=== Material provided ===

What follows belongs to an exercise in optimizing a design on an open flow for a short achievable clock period and few clock cycles; a production flow would make more cautious choices.
The RTL was checked by simulation tests, not by an equivalence proof against the original design.
No activity file was given, so power comes from the tool's default toggle rates.

==> design/flow/design.v <==
package hart_pkg;
  typedef union packed {
    struct packed {
      logic [6:0] funct7;
      logic [4:0] rs2;
      logic [4:0] rs1;
      logic [2:0] funct3;
      logic [4:0] rd;
      logic [6:0] opcode;
    } r;
    struct packed {
      logic [11:0] imm;
      logic [4:0]  rs1;
      logic [2:0]  funct3;
      logic [4:0]  rd;
      logic [6:0]  opcode;
    } i;
    struct packed {
      logic [6:0] imm_hi;  
      logic [4:0] rs2;
      logic [4:0] rs1;
      logic [2:0] funct3;
      logic [4:0] imm_lo;  
      logic [6:0] opcode;
    } s;
    struct packed {
      logic       imm12;
      logic [5:0] imm10_5;
      logic [4:0] rs2;
      logic [4:0] rs1;
      logic [2:0] funct3;  
      logic [3:0] imm4_1;
      logic       imm11;
      logic [6:0] opcode;
    } b;
    struct packed {
      logic [19:0] imm;  
      logic [4:0]  rd;
      logic [6:0]  opcode;
    } u;
    struct packed {
      logic       imm20;
      logic [9:0] imm10_1;
      logic       imm11;
      logic [7:0] imm19_12;
      logic [4:0] rd;
      logic [6:0] opcode;
    } j;
  } inst_u;
  typedef enum logic [3:0] {
    ALU_ADD, ALU_SUB, ALU_SLL, ALU_SLT, ALU_SLTU, ALU_XOR,
    ALU_SRL, ALU_SRA, ALU_OR, ALU_AND,
    ALU_PASS_B  
  } alu_op_e;
  typedef enum logic [1:0] {
    WB_ALU,
    WB_MEM,
    WB_PC4  
  } wb_sel_e;
endpackage
`timescale 1ns/1ps
module hart (
  input  logic                   i_clk,
  input  logic                   i_rst,
  output logic [32-1:0]       o_imem_raddr,
  input  logic [32-1:0]       i_imem_rdata,
  output logic [32-1:0]       o_dmem_addr,
  output logic                   o_dmem_ren,
  output logic                   o_dmem_wen,
  output logic [32-1:0]       o_dmem_wdata,
  input  logic [32-1:0]       i_dmem_rdata,
  output logic                   o_retire_valid,
  output logic [32-1:0]       o_retire_inst,
  output logic                   o_retire_halt,
  output logic [32-1:0]       o_retire_pc,
  output logic [32-1:0]       o_retire_next_pc,
  output logic [5-1:0] o_retire_rd_waddr,
  output logic [32-1:0]       o_retire_rd_wdata,
  output logic [32-1:0]       o_retire_dmem_addr,
  output logic                   o_retire_dmem_ren,
  output logic                   o_retire_dmem_wen,
  output logic [32-1:0]       o_retire_dmem_rdata,
  output logic [32-1:0]       o_retire_dmem_wdata
);
  localparam int NBTB  = 8;   
  localparam int TAG_W = 12;  
  logic [32-1:0]       pc;
  logic [32-1:0]       rf [1:(1 << 5) - 1];  
  logic                   ex_valid, ex_wr, ex_load, ex_store, ex_jal, ex_back, ex_is_sum;
  logic                   ex_fa_s, ex_fa_o, ex_fb_s, ex_fb_o, ex_fs, ex_bz_s;
  logic                   ex_ga_s, ex_ga_o, ex_gb_s, ex_gb_o;
  logic                   ex_sel_sub, ex_sel_sll, ex_sel_slt, ex_sel_sltu;
  logic                   ex_sel_xor, ex_sel_sr, ex_sra, ex_sel_or, ex_sel_and;
  logic                   ex_c_eq, ex_c_ne, ex_c_lt, ex_c_ge, ex_c_ltu, ex_c_geu;
  logic                   ex_k_z, ex_k_nz, ex_k_n, ex_k_nn, ex_k_pos, ex_k_np, ex_k_1;
  logic                   ex_e_eq, ex_e_ne, ex_e_selb;
  logic [5-1:0] ex_rd;
  logic [32-1:0]       ex_pc, ex_inst, ex_opa, ex_opb, ex_sdata, ex_btgt, ex_jtgt, ex_pc4;
  logic                   mem_valid, mem_wr, mem_load, mem_store, mem_redir, mem_is_sum;
  logic                   mem_br, mem_jal, mem_back, mem_taken;
  logic [5-1:0] mem_rd;
  logic [32-1:0]       mem_pc, mem_inst, mem_sum, mem_oth, mem_sdata, mem_target, mem_pc4;
  logic                   wb_valid, wb_halt, wb_ren, wb_wen;
  logic [5-1:0] wb_rd;
  logic [32-1:0]       wb_pc, wb_inst, wb_npc, wb_wdata, wb_addr, wb_rdata, wb_sdata;
  logic [32-1:0]       mem_res, mem_val;
  assign mem_res = mem_is_sum ? mem_sum : mem_oth;
  assign mem_val = mem_load ? i_dmem_rdata : mem_res;
  logic ex_live, ex_live_wr;
  assign ex_live    = ex_valid && !mem_redir;
  assign ex_live_wr = ex_wr && !mem_redir;
  logic [NBTB-1:0]  btb_v, btb_jal, btb_back;
  logic [TAG_W-1:0] btb_tag [0:NBTB-1];
  logic [32-1:0] btb_tgt [0:NBTB-1];
  logic [1:0]       btb_ctr [0:NBTB-1];
  logic [2:0]       btb_ptr;  
  logic [1:0]       lp_v, lp_tv;
  logic [TAG_W-1:0] lp_tag  [0:1];
  logic [3:0]       lp_trip [0:1];
  logic [3:0]       lp_cur  [0:1];
  logic             lp_ptr;
  logic [NBTB-1:0]  f_hit, f_take;
  logic             lp_exit, f_taken;
  logic [32-1:0] f_tgt, pc4;
  assign lp_exit  = (lp_v[0] && lp_tv[0] && lp_tag[0] == pc[TAG_W+1:2] && lp_cur[0] == lp_trip[0]) ||
                    (lp_v[1] && lp_tv[1] && lp_tag[1] == pc[TAG_W+1:2] && lp_cur[1] == lp_trip[1]);
  always_comb begin
    f_tgt = '0;
    for (int i = 0; i < NBTB; i++) begin
      f_hit[i]  = btb_v[i] && btb_tag[i] == pc[TAG_W+1:2];
      f_take[i] = f_hit[i] && (btb_jal[i] || (btb_back[i] ? !(btb_ctr[i][1] || lp_exit)
                                                           : btb_ctr[i][1]));
      f_tgt     = f_tgt | ({32{f_hit[i]}} & btb_tgt[i]);
    end
  end
  assign f_taken = |f_take;
  logic [31:13] pcb_inc, pcb_dec;
  logic [31:21] pcj_inc, pcj_dec;
  assign pc4[2:0] = {~pc[2], pc[1:0]};
  for (genvar i = 3; i < 32; i++) begin : g_pc4
    assign pc4[i] = pc[i] ^ (&pc[i-1:2]);
  end
  assign pcb_inc[13] = ~pc[13];
  assign pcb_dec[13] = ~pc[13];
  for (genvar i = 14; i < 32; i++) begin : g_pcb
    assign pcb_inc[i] = pc[i] ^ (&pc[i-1:13]);
    assign pcb_dec[i] = pc[i] ^ ~(|pc[i-1:13]);
  end
  assign pcj_inc[21] = ~pc[21];
  assign pcj_dec[21] = ~pc[21];
  for (genvar i = 22; i < 32; i++) begin : g_pcj
    assign pcj_inc[i] = pc[i] ^ (&pc[i-1:21]);
    assign pcj_dec[i] = pc[i] ^ ~(|pc[i-1:21]);
  end
  logic [32-1:0]       inst;
  logic [6:0]             opc;
  logic [2:0]             f3;
  logic [5-1:0] rd, rs1, rs2;
  logic                   is_op, is_opimm, is_lui, is_auipc, is_load, is_store, is_branch, is_jal;
  logic                   is_alu, is_sum, writes, use1, use2, hit1, hit2, br_z, br_e, ld_stall, br_stall;
  logic [32-1:0]       imm_i, imm_s, imm_b, imm_u, imm_j, btarget, jtarget;
  logic [32-1:0]       rf1, rf2, rs1_val, rs2_val, opa, opb;
  logic [13:0]            blo;
  logic [21:0]            jlo;
  logic [31:13]           bhi;
  logic [31:21]           jhi;
  logic                   alt_bit, stall, bubble;
  assign o_imem_raddr = pc;  
  assign inst = i_imem_rdata;
  assign opc  = inst[6:0];
  assign f3   = inst[14:12];
  assign rd   = inst[11:7];
  assign rs1  = inst[19:15];
  assign rs2  = inst[24:20];
  assign is_op     = opc == 7'b0110011;
  assign is_opimm  = opc == 7'b0010011;
  assign is_lui    = opc == 7'b0110111;
  assign is_auipc  = opc == 7'b0010111;
  assign is_load   = opc == 7'b0000011;
  assign is_store  = opc == 7'b0100011;
  assign is_branch = opc == 7'b1100011;
  assign is_jal    = opc == 7'b1101111;
  assign is_alu    = is_op || is_opimm;
  assign writes = (is_alu || is_lui || is_auipc || is_load || is_jal) && rd != '0;
  assign use1   = is_alu || is_load || is_store;
  assign use2   = is_op;
  assign imm_i = {{20{inst[31]}}, inst[31:20]};
  assign imm_s = {{20{inst[31]}}, inst[31:25], inst[11:7]};
  assign imm_b = {{19{inst[31]}}, inst[31], inst[7], inst[30:25], inst[11:8], 1'b0};
  assign imm_u = {inst[31:12], 12'b0};
  assign imm_j = {{11{inst[31]}}, inst[31], inst[19:12], inst[20], inst[30:21], 1'b0};
  assign blo = {1'b0, pc[12:0]} + {1'b0, imm_b[12:0]};
  assign jlo = {1'b0, pc[20:0]} + {1'b0, imm_j[20:0]};
  assign bhi = ({19{ imm_b[12] && !blo[13]}} & pcb_dec)
             | ({19{!imm_b[12] &&  blo[13]}} & pcb_inc)
             | ({19{imm_b[12] == blo[13]}}   & pc[31:13]);
  assign jhi = ({11{ imm_j[20] && !jlo[21]}} & pcj_dec)
             | ({11{!imm_j[20] &&  jlo[21]}} & pcj_inc)
             | ({11{imm_j[20] == jlo[21]}}   & pc[31:21]);
  assign btarget = {bhi, blo[12:0]};
  assign jtarget = {jhi, jlo[20:0]};
  assign rf1 = (rs1 == '0) ? '0 : rf[rs1];
  assign rf2 = (rs2 == '0) ? '0 : rf[rs2];
  assign rs1_val = (mem_wr && mem_rd == rs1) ? mem_val : rf1;
  assign rs2_val = (mem_wr && mem_rd == rs2) ? mem_val : rf2;
  always_comb begin
    if (is_auipc || is_jal) opa = pc;
    else if (is_lui)        opa = '0;
    else                    opa = rs1_val;
    if (is_op || is_branch)      opb = rs2_val;
    else if (is_jal)             opb = 32'(4);
    else if (is_lui || is_auipc) opb = imm_u;
    else if (is_store)           opb = imm_s;
    else                         opb = imm_i;
  end
  assign hit1 = ex_live_wr && ex_rd == rs1;
  assign hit2 = ex_live_wr && ex_rd == rs2;
  assign br_z = is_branch && !ex_load && ((hit1 && rs2 == '0) || (hit2 && rs1 == '0));
  assign ld_stall = ex_load && ((use1 && hit1) || (use2 && hit2) || (is_branch && (hit1 || hit2)));
  assign br_e = is_branch && !ex_load && !br_z && (hit1 != hit2) && f3[2:1] == 2'b00;
  assign br_stall = is_branch && (hit1 || hit2) && !br_z && !br_e;
  assign stall    = ld_stall || br_stall;
  assign bubble   = i_rst || stall;
  assign alt_bit = inst[30];
  assign is_sum  = !is_alu || (f3 == 3'b000 && !(is_op && alt_bit));
  always_ff @(posedge i_clk) begin
    if (bubble) begin
      ex_valid  <= 1'b0;
      ex_wr     <= 1'b0;
      ex_load   <= 1'b0;
      ex_store  <= 1'b0;
      ex_jal    <= 1'b0;
      ex_c_eq   <= 1'b0;
      ex_c_ne   <= 1'b0;
      ex_c_lt   <= 1'b0;
      ex_c_ge   <= 1'b0;
      ex_c_ltu  <= 1'b0;
      ex_c_geu  <= 1'b0;
      ex_k_z    <= 1'b0;
      ex_k_nz   <= 1'b0;
      ex_k_n    <= 1'b0;
      ex_k_nn   <= 1'b0;
      ex_k_pos  <= 1'b0;
      ex_k_np   <= 1'b0;
      ex_k_1    <= 1'b0;
      ex_e_eq   <= 1'b0;
      ex_e_ne   <= 1'b0;
    end else begin
      ex_valid  <= 1'b1;
      ex_wr     <= writes;
      ex_load   <= is_load;
      ex_store  <= is_store;
      ex_jal    <= is_jal;
      ex_c_eq   <= is_branch && !br_z && !br_e && f3 == 3'b000;
      ex_c_ne   <= is_branch && !br_z && !br_e && f3 == 3'b001;
      ex_c_lt   <= is_branch && !br_z && !br_e && f3 == 3'b100;
      ex_c_ge   <= is_branch && !br_z && !br_e && f3 == 3'b101;
      ex_c_ltu  <= is_branch && !br_z && !br_e && f3 == 3'b110;
      ex_c_geu  <= is_branch && !br_z && !br_e && f3 == 3'b111;
      ex_k_z    <= br_z && (f3 == 3'b000 || (rs1 == '0 && f3 == 3'b111));
      ex_k_nz   <= br_z && (f3 == 3'b001 || (rs1 == '0 && f3 == 3'b110));
      ex_k_n    <= br_z && rs2 == '0 && f3 == 3'b100;
      ex_k_nn   <= br_z && rs2 == '0 && f3 == 3'b101;
      ex_k_pos  <= br_z && rs1 == '0 && f3 == 3'b100;
      ex_k_np   <= br_z && rs1 == '0 && f3 == 3'b101;
      ex_k_1    <= br_z && rs2 == '0 && f3 == 3'b111;
      ex_e_eq   <= br_e && f3 == 3'b000;
      ex_e_ne   <= br_e && f3 == 3'b001;
    end
  end
  always_ff @(posedge i_clk) begin
    ex_pc     <= pc;
    ex_inst   <= inst;
    ex_rd     <= rd;
    ex_back   <= inst[31];
    ex_opa    <= opa;
    ex_opb    <= opb;
    ex_sdata  <= rs2_val;
    ex_btgt   <= btarget;
    ex_jtgt   <= jtarget;
    ex_pc4    <= pc4;
    ex_fa_s   <= use1 && hit1 && ex_is_sum && is_sum;
    ex_fa_o   <= use1 && hit1 && !ex_is_sum && is_sum;
    ex_fb_s   <= use2 && hit2 && ex_is_sum && is_sum;
    ex_fb_o   <= use2 && hit2 && !ex_is_sum && is_sum;
    ex_ga_s   <= use1 && hit1 && ex_is_sum && !is_sum;
    ex_ga_o   <= use1 && hit1 && !ex_is_sum && !is_sum;
    ex_gb_s   <= use2 && hit2 && ex_is_sum && !is_sum;
    ex_gb_o   <= use2 && hit2 && !ex_is_sum && !is_sum;
    ex_fs     <= hit2;
    ex_bz_s   <= ex_is_sum;
    ex_e_selb <= hit1;
    ex_is_sum   <= is_sum;
    ex_sel_sub  <= is_op && f3 == 3'b000 && alt_bit;
    ex_sel_sll  <= is_alu && f3 == 3'b001;
    ex_sel_slt  <= is_alu && f3 == 3'b010;
    ex_sel_sltu <= is_alu && f3 == 3'b011;
    ex_sel_xor  <= is_alu && f3 == 3'b100;
    ex_sel_sr   <= is_alu && f3 == 3'b101;
    ex_sra      <= alt_bit;
    ex_sel_or   <= is_alu && f3 == 3'b110;
    ex_sel_and  <= is_alu && f3 == 3'b111;
  end
  logic [32-1:0] a, b, ga, gb, s, v, sum, dif, shl, shr, oth;
  logic             eq, lt, ltu, slt_u, slt_s, z, n, ze, cond, need_t;
  logic             eq_t, eq_4, redirect, r_t, r_4;
  logic [32-1:0] ex_target;
  logic [32-1:0] fetch_next, pc_t, pc_4;
  assign a = ({32{ex_fa_s}} & mem_sum) | ({32{ex_fa_o}} & mem_oth) |
             ({32{!(ex_fa_s || ex_fa_o)}} & ex_opa);
  assign b = ({32{ex_fb_s}} & mem_sum) | ({32{ex_fb_o}} & mem_oth) |
             ({32{!(ex_fb_s || ex_fb_o)}} & ex_opb);
  assign ga = ({32{ex_ga_s}} & mem_sum) | ({32{ex_ga_o}} & mem_oth) |
              ({32{!(ex_ga_s || ex_ga_o)}} & ex_opa);
  assign gb = ({32{ex_gb_s}} & mem_sum) | ({32{ex_gb_o}} & mem_oth) |
              ({32{!(ex_gb_s || ex_gb_o)}} & ex_opb);
  assign s = ex_fs ? mem_val : ex_sdata;
  assign sum = a + b;
  assign dif = ga - gb;
  assign slt_u = ga < gb;
  assign slt_s = slt_u ^ ga[31] ^ gb[31];
  assign shl   = ga << gb[4:0];
  assign shr   = $unsigned($signed({ex_sra && ga[31], ga}) >>> gb[4:0]);
  assign oth = ({32{ex_sel_sub}}  & dif)
             | ({32{ex_sel_sll}}  & shl)
             | ({32{ex_sel_slt}}  & 32'(slt_s))
             | ({32{ex_sel_sltu}} & 32'(slt_u))
             | ({32{ex_sel_xor}}  & (ga ^ gb))
             | ({32{ex_sel_sr}}   & shr)
             | ({32{ex_sel_or}}   & (ga | gb))
             | ({32{ex_sel_and}}  & (ga & gb));
  assign eq  = ex_opa == ex_opb;
  assign ltu = ex_opa < ex_opb;
  assign lt  = ltu ^ ex_opa[31] ^ ex_opb[31];
  assign v = ex_bz_s ? mem_sum : mem_oth;
  assign z = v == '0;
  assign n = v[31];
  assign ze = (v ^ (ex_e_selb ? ex_opb : ex_opa)) == '0;
  assign cond = (ex_c_eq && eq) || (ex_c_ne && !eq) || (ex_c_lt && lt) ||
                (ex_c_ge && !lt) || (ex_c_ltu && ltu) || (ex_c_geu && !ltu) ||
                (ex_k_z && z) || (ex_k_nz && !z) || (ex_k_n && n) || (ex_k_nn && !n) ||
                (ex_k_pos && !n && !z) || (ex_k_np && (n || z)) || ex_k_1 ||
                (ex_e_eq && ze) || (ex_e_ne && !ze);
  assign need_t   = ex_jal || cond;
  assign ex_target = ex_jal ? ex_jtgt : ex_btgt;
  assign eq_t      = ex_jal ? pc == ex_jtgt : pc == ex_btgt;
  assign eq_4     = pc == ex_pc4;
  assign r_t      = ex_live && !eq_t;
  assign r_4      = ex_live && !eq_4;
  assign redirect = need_t ? r_t : r_4;
  always_comb begin
    if (i_rst)        fetch_next = 32'h0000_0000;
    else if (stall)   fetch_next = pc;
    else if (f_taken) fetch_next = f_tgt;
    else              fetch_next = pc4;
    pc_t = (r_t && !i_rst) ? ex_target : fetch_next;
    pc_4 = (r_4 && !i_rst) ? ex_pc4 : fetch_next;
  end
  always_ff @(posedge i_clk) begin
    pc <= need_t ? pc_t : pc_4;
  end
  always_ff @(posedge i_clk) begin
    if (i_rst) begin
      mem_valid <= 1'b0;
      mem_wr    <= 1'b0;
      mem_load  <= 1'b0;
      mem_store <= 1'b0;
      mem_br    <= 1'b0;
      mem_jal   <= 1'b0;
      mem_redir <= 1'b0;
    end else begin
      mem_valid <= ex_live;
      mem_wr    <= ex_live_wr;
      mem_load  <= ex_load && !mem_redir;
      mem_store <= ex_store && !mem_redir;
      mem_br    <= !mem_redir && (ex_c_eq || ex_c_ne || ex_c_lt || ex_c_ge || ex_c_ltu ||
                                  ex_c_geu || ex_k_z || ex_k_nz || ex_k_n || ex_k_nn ||
                                  ex_k_pos || ex_k_np || ex_k_1 || ex_e_eq || ex_e_ne);
      mem_jal   <= ex_jal && !mem_redir;
      mem_redir <= redirect;
    end
  end
  always_ff @(posedge i_clk) begin
    mem_pc     <= ex_pc;
    mem_inst   <= ex_inst;
    mem_rd     <= ex_rd;
    mem_is_sum <= ex_is_sum;
    mem_sum    <= sum;
    mem_oth    <= oth;
    mem_sdata  <= s;
    mem_target <= ex_target;
    mem_pc4    <= ex_pc4;
    mem_taken  <= need_t;
    mem_back   <= ex_back;
  end
  assign o_dmem_addr  = mem_sum;
  assign o_dmem_ren   = mem_load;
  assign o_dmem_wen   = mem_store;
  assign o_dmem_wdata = mem_sdata;
  always_ff @(posedge i_clk) begin
    if (mem_wr) rf[mem_rd] <= mem_val;
  end
  logic [NBTB-1:0]  u_hit;
  logic [1:0]       l_hit;
  always_comb begin
    for (int i = 0; i < NBTB; i++) u_hit[i] = btb_v[i] && btb_tag[i] == mem_pc[TAG_W+1:2];
    for (int i = 0; i < 2; i++)    l_hit[i] = lp_v[i] && lp_tag[i] == mem_pc[TAG_W+1:2];
  end
  always_ff @(posedge i_clk) begin
    if (i_rst) begin
      btb_v   <= '0;
      btb_ptr <= '0;
    end else if ((mem_br || mem_jal) && mem_taken && u_hit == '0) begin
      btb_v[btb_ptr]    <= 1'b1;
      btb_jal[btb_ptr]  <= mem_jal;
      btb_back[btb_ptr] <= mem_back;
      btb_tag[btb_ptr]  <= mem_pc[TAG_W+1:2];
      btb_tgt[btb_ptr]  <= mem_target;
      btb_ctr[btb_ptr]  <= (mem_back || mem_jal) ? 2'd0 : 2'd2;
      btb_ptr           <= btb_ptr + 1'b1;
    end else if (mem_br) begin
      for (int i = 0; i < NBTB; i++) begin
        if (u_hit[i]) begin
          if (mem_taken == mem_back) begin
            if (btb_ctr[i] != 2'd0) btb_ctr[i] <= btb_ctr[i] - 2'd1;
          end else begin
            if (btb_ctr[i] != 2'd3) btb_ctr[i] <= btb_ctr[i] + 2'd1;
          end
        end
      end
    end
  end
  always_ff @(posedge i_clk) begin
    if (i_rst) begin
      lp_v   <= 2'b00;
      lp_ptr <= 1'b0;
    end else if (mem_br && mem_back) begin
      if (l_hit == 2'b00) begin
        lp_v[lp_ptr]   <= 1'b1;
        lp_tv[lp_ptr]  <= 1'b0;
        lp_tag[lp_ptr] <= mem_pc[TAG_W+1:2];
        lp_cur[lp_ptr] <= mem_taken ? 4'd1 : 4'd0;
        lp_ptr         <= !lp_ptr;
      end else begin
        for (int i = 0; i < 2; i++) begin
          if (l_hit[i]) begin
            if (mem_taken) begin
              if (lp_cur[i] != 4'd15) lp_cur[i] <= lp_cur[i] + 4'd1;
            end else begin
              lp_tv[i]   <= 1'b1;
              lp_trip[i] <= lp_cur[i];
              lp_cur[i]  <= 4'd0;
            end
          end
        end
      end
    end
  end
  always_ff @(posedge i_clk) begin
    if (i_rst) begin
      wb_valid <= 1'b0;
      wb_halt  <= 1'b0;
      wb_ren   <= 1'b0;
      wb_wen   <= 1'b0;
    end else begin
      wb_valid <= mem_valid;
      wb_halt  <= mem_valid && mem_inst == 32'h0010_0073;
      wb_ren   <= mem_load;
      wb_wen   <= mem_store;
    end
  end
  always_ff @(posedge i_clk) begin
    wb_pc    <= mem_pc;
    wb_inst  <= mem_inst;
    wb_npc   <= mem_taken ? mem_target : mem_pc4;
    wb_rd    <= mem_wr ? mem_rd : '0;
    wb_wdata <= mem_val;
    wb_addr  <= mem_sum;
    wb_rdata <= i_dmem_rdata;
    wb_sdata <= mem_sdata;
  end
  assign o_retire_valid      = wb_valid;
  assign o_retire_inst       = wb_inst;
  assign o_retire_halt       = wb_halt;
  assign o_retire_pc         = wb_pc;
  assign o_retire_next_pc    = wb_npc;
  assign o_retire_rd_waddr   = wb_rd;
  assign o_retire_rd_wdata   = wb_wdata;
  assign o_retire_dmem_addr  = wb_addr;
  assign o_retire_dmem_ren   = wb_ren;
  assign o_retire_dmem_wen   = wb_wen;
  assign o_retire_dmem_rdata = wb_rdata;
  assign o_retire_dmem_wdata = wb_sdata;
endmodule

===

**What you are asked to do**. The expected answer is every line above in which the word "NBTB" appears.

**Solution to this exercise**.
  localparam int NBTB  = 8;   
  logic [NBTB-1:0]  btb_v, btb_jal, btb_back;
  logic [TAG_W-1:0] btb_tag [0:NBTB-1];
  logic [32-1:0] btb_tgt [0:NBTB-1];
  logic [1:0]       btb_ctr [0:NBTB-1];
  logic [NBTB-1:0]  f_hit, f_take;
    for (int i = 0; i < NBTB; i++) begin
  logic [NBTB-1:0]  u_hit;
    for (int i = 0; i < NBTB; i++) u_hit[i] = btb_v[i] && btb_tag[i] == mem_pc[TAG_W+1:2];
      for (int i = 0; i < NBTB; i++) begin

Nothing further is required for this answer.